Internal Energy of Thermometer Ions Formed by Femtosecond Laser Desorption: Implications for Mass Spectrometric Imaging

Abstract

Mass spectrometry (MS) imaging of biological samples would greatly benefit from improved lateral resolution and depth profiling which may be possible with femtosecond (fs), near-IR laser desorption microprobes to form ions directly in laser desorption ionization (fs-LDI) or via vacuum ultraviolet postionization (fs-LDPI). The use of fs-LDI-MS or fs-LDPI-MS for imaging, however, requires a determination of the magnitude of internal energy imparted by the ultrashort desorption pulse because the amount of internal energy determines the extent of ion fragmentation, and extensive fragmentation degrades MS imaging by complicating the mass spectra. This paper estimates internal energies imparted to 4-chlorobenzylpyridinium (CBP) thermometer ions desorbed from both simulated bacterial biofilms and bovine eye lens tissue samples by ∼75 fs, 800 nm laser pulses. Both direct ions and photoions formed by 10.5 eV single photon ionization of desorbed neutrals are analyzed by time-of-flight MS. Survival yields (SYs) of CBP varied from 0.2 to 0.8 and depended upon desorption laser fluence, overlap between desorption laser pulses, and whether direct ions or photoions were detected.
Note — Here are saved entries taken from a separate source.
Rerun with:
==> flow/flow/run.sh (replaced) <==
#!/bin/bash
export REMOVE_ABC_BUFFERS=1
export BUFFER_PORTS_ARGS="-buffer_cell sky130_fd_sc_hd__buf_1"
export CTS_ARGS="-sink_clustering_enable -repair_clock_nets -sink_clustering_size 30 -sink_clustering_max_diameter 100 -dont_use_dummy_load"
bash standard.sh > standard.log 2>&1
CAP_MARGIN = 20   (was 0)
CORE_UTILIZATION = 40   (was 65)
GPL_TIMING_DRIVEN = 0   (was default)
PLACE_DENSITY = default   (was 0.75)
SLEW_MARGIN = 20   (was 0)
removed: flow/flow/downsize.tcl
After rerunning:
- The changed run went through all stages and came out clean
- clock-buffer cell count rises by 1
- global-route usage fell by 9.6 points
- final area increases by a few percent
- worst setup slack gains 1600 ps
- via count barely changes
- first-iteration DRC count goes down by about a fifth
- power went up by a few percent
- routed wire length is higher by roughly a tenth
This design comes from an exercise in tuning for small area, a short achievable clock period and few clock cycles per item on the open sky130 flow, not from production work.
In this exercise RTL edits were held to simulation tests only and were not proved equivalent to the original.
No activity file was given, so power comes from the tool's default toggle rates.

==> inputs of job 3000 <==
// filter
module filter(
        input clock,
        input reset,
        input start,
        output reg done,
        input  [15:0] data_in,
        output reg [15:0] data_out
    );
    reg [15:0] h0, h1, h2, h3, h4, h5, h6;
    reg [23:0] p0, p1;
    genvar gi;
    wire [8:0] ld, hold;
    wire [111:0] hq = {h6, h5, h4, h3, h2, h1, h0};
    wire [111:0] hn = {h5, h4, h3, h2, h1, h0, data_in};
    wire [111:0] hd;
    generate
        for (gi = 0; gi < 9; gi = gi + 1) begin : sel
            selgen g (start, reset, ld[gi], hold[gi]);
        end
        for (gi = 0; gi < 112; gi = gi + 1) begin : hsel
            ao22 m (ld[gi / 16], hn[gi], hold[gi / 16], hq[gi], hd[gi]);
        end
    endgenerate
    always @(posedge clock)
        {h6, h5, h4, h3, h2, h1, h0} <= hd;
    reg  [16:0] pc;    
    wire pca_1, pca_2;
    ha pca_1_c (h0[0], h3[0], pca_1, pca_2);
    wire pca_3, pca_4;
    ha pca_3_c (h0[1], h3[1], pca_3, pca_4);
    wire pca_5, pca_6;
    ha pca_5_c (h0[2], h3[2], pca_5, pca_6);
    wire pca_7, pca_8;
    ha pca_7_c (h0[3], h3[3], pca_7, pca_8);
    wire pca_9, pca_10;
  ...
clock: 10.0 ns
lec_check: 0
cap_margin: 20
core_margin: 2
core_utilization: 60
slew_margin: 20
synth_hierarchical: 1
standard.sh (not shown) runs the stock make flow with config.mk's settings and CLKGATE_MAP_FILE= SYNTH_SCRIPT=/design/flow/synth_recipe.tcl, a recipe that flattens the netlist after the stock synthesis.
==> flow/flow/run.sh <==
#!/bin/bash
# Standard ORFS layout (the standard.sh) with changes only to how it is
# optimised: ports are buffered with a plain buffer instead of the default
# delay-buffer cell, and timing repair is asked for more setup margin than the
# 10 ns clock needs, so that it works on the achieved period.
set -euo pipefail
bash standard.sh SETUP_SLACK_MARGIN=7.0 "BUFFER_PORTS_ARGS=-buffer_cell sky130_fd_sc_hd__buf_4" "CTS_ARGS=-sink_clustering_enable -repair_clock_nets -sink_clustering_size 24 -sink_clustering_max_diameter 100 -distance_between_buffers 1000 -branching_point_buffers_distance 1000" finish > orfs_make.log 2>&1
==> job 1612: changes against job 3000 <==
==> flow/flow/run.sh (replaced) <==
#!/bin/bash
# Standard ORFS layout (the standard.sh) with changes only to how it is
# optimised: ports are buffered with a plain buffer instead of the default
# delay-buffer cell, and timing repair is asked for more setup margin than the
# 10 ns clock needs, so that it works on the achieved period.
set -euo pipefail
bash standard.sh SETUP_SLACK_MARGIN=7.0 "BUFFER_PORTS_ARGS=-buffer_cell sky130_fd_sc_hd__buf_4" finish > orfs_make.log 2>&1
--- a/flow/config.mk
+++ b/flow/config.mk
@@ -9,4 +9,7 @@
 export CORE_MARGIN = 2
 export CORE_UTILIZATION = 60
+export CTS_CLUSTER_DIAMETER = 100
+export CTS_CLUSTER_SIZE = 24
+export PLACE_DENSITY = 0.8
 export SLEW_MARGIN = 20
 export SYNTH_HIERARCHICAL = 1
==> job 8773: changes against job 3000 <==
==> flow/flow/run.sh (replaced) <==
#!/bin/bash
# Standard ORFS layout (the standard.sh) with changes only to how it is
# optimised: ports are buffered with a plain buffer instead of the default
# delay-buffer cell, and timing repair is asked for more setup margin than the
# 10 ns clock needs, so that it works on the achieved period.
set -euo pipefail
bash standard.sh SETUP_SLACK_MARGIN=7.05 "BUFFER_PORTS_ARGS=-buffer_cell sky130_fd_sc_hd__buf_4" finish > orfs_make.log 2>&1
--- a/flow/config.mk
+++ b/flow/config.mk
@@ -8,5 +8,7 @@
 export CAP_MARGIN = 20
 export CORE_MARGIN = 2
-export CORE_UTILIZATION = 60
+export CORE_UTILIZATION = 70
+export CTS_CLUSTER_DIAMETER = 100
+export CTS_CLUSTER_SIZE = 24
 export SLEW_MARGIN = 20
 export SYNTH_HIERARCHICAL = 1
==> job 2180: changes against job 3000 <==
==> flow/flow/run.sh (replaced) <==
#!/bin/bash
# Standard ORFS layout (the standard.sh) with changes only to how it is
# optimised: ports are buffered with a plain buffer instead of the default
# delay-buffer cell, and timing repair is asked for more setup margin than the
# 10 ns clock needs, so that it works on the achieved period.
set -euo pipefail
bash standard.sh SETUP_SLACK_MARGIN=7.0 "BUFFER_PORTS_ARGS=-buffer_cell sky130_fd_sc_hd__buf_4" finish > orfs_make.log 2>&1
--- a/flow/config.mk
+++ b/flow/config.mk
@@ -9,4 +9,6 @@
 export CORE_MARGIN = 2
 export CORE_UTILIZATION = 60
+export CTS_CLUSTER_DIAMETER = 100
+export CTS_CLUSTER_SIZE = 30
 export SLEW_MARGIN = 20
 export SYNTH_HIERARCHICAL = 1
==> notes <==
- Fmax, lowest first: job 2180, job 8773, job 1612, job 3000.
- Between job 3000 and job 1612, the lower setup slack is in job 1612 (gap 0.0090 ns).
- Sequential cell count is the same in job 2180 and job 8773.
- In job 3000 the clock-buffer cell count is higher than in job 1612, by 1.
SYs for photoions additionally depended on time delay between desorption and photoionization laser pulses, with the highest SYs seen at longer delay times. CBP internal energies were estimated using previously published computational results and compared with those from several other common MS imaging ion sources. The results are discussed in terms of their implications for MS imaging by fs-LDI and fs-LDPI.